Farey-Jones was a member of the small group that founded the shop back in 2001, and she served as its executive strategy director during much of her tenure; she was also part of the new five-person management team announced in late 2014. She came to VB&P after working as a planner with DDB London and BBDO West/San Francisco, but her new venture will take her away from the ad industry altogether. Her consultancy Register will primarily work with startups, seed ventures and the “innovation divisions” of established businesses, providing “demand management services” that stem directly from her training in the planning discipline.
Agency founder and chairman Paul Venables provided the following statement regarding her departure.
“Lucy Farey-Jones has recently left VB&P to launch her new consulting business, Register. The agency would not be where we are today without her and we will miss her. We admire her fearlessness in pursuing her passions and new career path, and truly look forward to what we know will be great success with her new venture.”
Her profile has already been removed from the agency’s home page as she moves on to the next phase in her career.
The agency’s four partners are now Venables himself, managing director Kate Jeffers, ECD Will McGinness and president Paul Birks-Hay. Farey-Jones had played a less directly hands-on role at the agency over the past year or more, though she was still very much involved in the agency’s larger strategic plans. For that reason, we hear that her departure will not have a significant effect on the agency’s general business.

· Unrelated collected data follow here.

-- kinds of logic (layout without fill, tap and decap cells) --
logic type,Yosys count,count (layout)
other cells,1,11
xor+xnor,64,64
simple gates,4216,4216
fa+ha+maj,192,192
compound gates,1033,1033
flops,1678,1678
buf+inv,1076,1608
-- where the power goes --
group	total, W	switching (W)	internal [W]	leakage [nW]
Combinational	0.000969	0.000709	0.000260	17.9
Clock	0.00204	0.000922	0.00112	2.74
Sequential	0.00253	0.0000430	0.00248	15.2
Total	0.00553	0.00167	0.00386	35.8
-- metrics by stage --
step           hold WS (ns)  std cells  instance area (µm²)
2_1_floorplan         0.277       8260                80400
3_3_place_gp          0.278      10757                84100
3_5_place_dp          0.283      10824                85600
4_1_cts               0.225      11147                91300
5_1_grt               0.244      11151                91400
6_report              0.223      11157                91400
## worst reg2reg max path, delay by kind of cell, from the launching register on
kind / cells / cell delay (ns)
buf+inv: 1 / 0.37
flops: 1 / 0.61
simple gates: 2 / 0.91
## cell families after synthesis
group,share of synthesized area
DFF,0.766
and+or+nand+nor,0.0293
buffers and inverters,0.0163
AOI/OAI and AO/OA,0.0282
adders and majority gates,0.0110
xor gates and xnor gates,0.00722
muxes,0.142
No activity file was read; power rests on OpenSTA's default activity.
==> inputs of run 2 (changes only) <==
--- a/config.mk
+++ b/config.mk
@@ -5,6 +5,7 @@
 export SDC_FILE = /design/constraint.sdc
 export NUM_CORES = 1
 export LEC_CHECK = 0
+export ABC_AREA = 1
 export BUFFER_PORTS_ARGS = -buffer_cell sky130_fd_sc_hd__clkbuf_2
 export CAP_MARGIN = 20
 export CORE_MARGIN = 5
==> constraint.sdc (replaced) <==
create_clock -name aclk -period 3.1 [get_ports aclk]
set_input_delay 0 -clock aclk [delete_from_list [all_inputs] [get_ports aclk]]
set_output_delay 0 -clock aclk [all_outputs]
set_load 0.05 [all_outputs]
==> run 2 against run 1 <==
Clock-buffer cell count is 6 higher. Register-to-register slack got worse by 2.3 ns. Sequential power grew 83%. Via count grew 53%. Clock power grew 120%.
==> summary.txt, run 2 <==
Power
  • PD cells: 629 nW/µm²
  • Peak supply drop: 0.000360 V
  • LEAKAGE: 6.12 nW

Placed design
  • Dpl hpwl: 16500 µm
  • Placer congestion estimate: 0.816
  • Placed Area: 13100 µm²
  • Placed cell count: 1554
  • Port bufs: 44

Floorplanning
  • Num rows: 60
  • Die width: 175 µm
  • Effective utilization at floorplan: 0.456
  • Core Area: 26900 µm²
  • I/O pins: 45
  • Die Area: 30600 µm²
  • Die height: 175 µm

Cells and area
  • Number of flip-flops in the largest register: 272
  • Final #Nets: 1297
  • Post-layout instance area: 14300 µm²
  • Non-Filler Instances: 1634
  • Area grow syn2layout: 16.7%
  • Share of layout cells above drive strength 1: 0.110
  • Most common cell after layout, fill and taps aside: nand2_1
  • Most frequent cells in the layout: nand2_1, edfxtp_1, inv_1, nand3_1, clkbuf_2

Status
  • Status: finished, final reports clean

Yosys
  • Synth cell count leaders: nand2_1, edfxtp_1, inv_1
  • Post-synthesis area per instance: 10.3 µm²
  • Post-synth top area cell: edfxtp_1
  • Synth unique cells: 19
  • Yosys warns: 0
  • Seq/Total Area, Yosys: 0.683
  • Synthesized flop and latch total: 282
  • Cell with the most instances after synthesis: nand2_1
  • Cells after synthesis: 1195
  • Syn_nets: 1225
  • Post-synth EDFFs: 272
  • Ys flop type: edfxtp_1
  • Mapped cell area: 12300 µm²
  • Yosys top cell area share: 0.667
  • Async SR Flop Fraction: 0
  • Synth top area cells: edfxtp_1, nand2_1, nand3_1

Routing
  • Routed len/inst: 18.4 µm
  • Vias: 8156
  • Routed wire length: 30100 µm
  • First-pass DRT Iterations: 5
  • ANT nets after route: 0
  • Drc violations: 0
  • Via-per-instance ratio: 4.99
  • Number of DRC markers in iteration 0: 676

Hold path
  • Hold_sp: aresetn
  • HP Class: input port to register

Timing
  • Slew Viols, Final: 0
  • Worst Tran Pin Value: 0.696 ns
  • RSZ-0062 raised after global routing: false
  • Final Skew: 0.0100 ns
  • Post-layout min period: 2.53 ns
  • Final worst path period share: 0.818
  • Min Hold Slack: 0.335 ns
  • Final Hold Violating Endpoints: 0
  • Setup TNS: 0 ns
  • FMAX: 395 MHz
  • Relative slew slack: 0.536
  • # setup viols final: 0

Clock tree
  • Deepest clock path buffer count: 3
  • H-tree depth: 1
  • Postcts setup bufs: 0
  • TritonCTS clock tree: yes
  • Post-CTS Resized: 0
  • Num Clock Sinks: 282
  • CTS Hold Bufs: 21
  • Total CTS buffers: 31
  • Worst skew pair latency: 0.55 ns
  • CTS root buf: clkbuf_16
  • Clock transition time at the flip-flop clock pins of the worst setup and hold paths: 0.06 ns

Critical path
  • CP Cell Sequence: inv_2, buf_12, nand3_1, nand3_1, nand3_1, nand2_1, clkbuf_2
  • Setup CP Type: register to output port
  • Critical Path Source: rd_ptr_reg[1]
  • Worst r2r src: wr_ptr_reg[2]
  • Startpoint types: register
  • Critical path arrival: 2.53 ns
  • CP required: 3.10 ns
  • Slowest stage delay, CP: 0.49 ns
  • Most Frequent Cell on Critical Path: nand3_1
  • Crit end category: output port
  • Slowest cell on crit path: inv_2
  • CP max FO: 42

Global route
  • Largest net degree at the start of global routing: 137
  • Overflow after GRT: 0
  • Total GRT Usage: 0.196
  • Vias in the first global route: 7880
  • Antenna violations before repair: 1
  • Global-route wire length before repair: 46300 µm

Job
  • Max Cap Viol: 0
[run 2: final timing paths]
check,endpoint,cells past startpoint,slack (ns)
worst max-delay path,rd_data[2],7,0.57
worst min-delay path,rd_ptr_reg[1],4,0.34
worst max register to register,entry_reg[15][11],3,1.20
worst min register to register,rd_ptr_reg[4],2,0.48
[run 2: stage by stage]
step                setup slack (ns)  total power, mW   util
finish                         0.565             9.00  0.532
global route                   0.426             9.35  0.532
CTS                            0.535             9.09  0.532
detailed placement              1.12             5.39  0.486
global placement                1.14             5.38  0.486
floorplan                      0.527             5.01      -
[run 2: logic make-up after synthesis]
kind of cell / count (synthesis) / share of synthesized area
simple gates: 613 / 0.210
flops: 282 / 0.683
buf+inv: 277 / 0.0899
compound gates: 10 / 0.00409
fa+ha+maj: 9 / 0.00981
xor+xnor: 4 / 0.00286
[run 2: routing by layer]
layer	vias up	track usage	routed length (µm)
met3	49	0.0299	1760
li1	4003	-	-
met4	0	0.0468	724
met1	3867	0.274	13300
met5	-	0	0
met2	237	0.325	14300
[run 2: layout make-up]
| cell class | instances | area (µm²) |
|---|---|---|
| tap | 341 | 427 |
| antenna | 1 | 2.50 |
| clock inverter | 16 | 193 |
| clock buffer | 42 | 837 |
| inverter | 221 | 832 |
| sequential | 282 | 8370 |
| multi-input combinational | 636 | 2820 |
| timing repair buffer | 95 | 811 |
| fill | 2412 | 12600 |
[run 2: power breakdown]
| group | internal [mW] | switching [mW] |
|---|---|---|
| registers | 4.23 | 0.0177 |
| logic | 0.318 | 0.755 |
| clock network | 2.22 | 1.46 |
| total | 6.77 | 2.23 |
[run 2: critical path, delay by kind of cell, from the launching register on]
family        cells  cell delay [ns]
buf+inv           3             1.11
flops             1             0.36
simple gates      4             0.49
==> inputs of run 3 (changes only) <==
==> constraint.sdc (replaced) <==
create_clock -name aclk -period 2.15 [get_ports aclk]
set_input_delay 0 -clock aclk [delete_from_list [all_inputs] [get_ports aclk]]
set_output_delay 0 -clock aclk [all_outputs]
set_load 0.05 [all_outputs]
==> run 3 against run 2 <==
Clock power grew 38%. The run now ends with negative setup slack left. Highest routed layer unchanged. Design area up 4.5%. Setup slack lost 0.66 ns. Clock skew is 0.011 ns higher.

Regarding Register (home page here), Farey-Jones already has 3 clients listed and, according to the website, plans to name fellow partners soon. The organization’s tagline reads as such: “What if startups had access to the same proven demand-management strategies as the Fortune 500?”
Register’s clients are not all tech: Children’s Day School, for example, is an alternative institution in San Francisco “where children of all backgrounds feel safe to be themselves.” We also hear that Farey-Jones’s new company will advise non-profits focused on social impact.
Like many other, similarly-minded organizations, Register’s business model combines a “fixed fee” with equity arrangements concerning “early-stage startups we believe in.”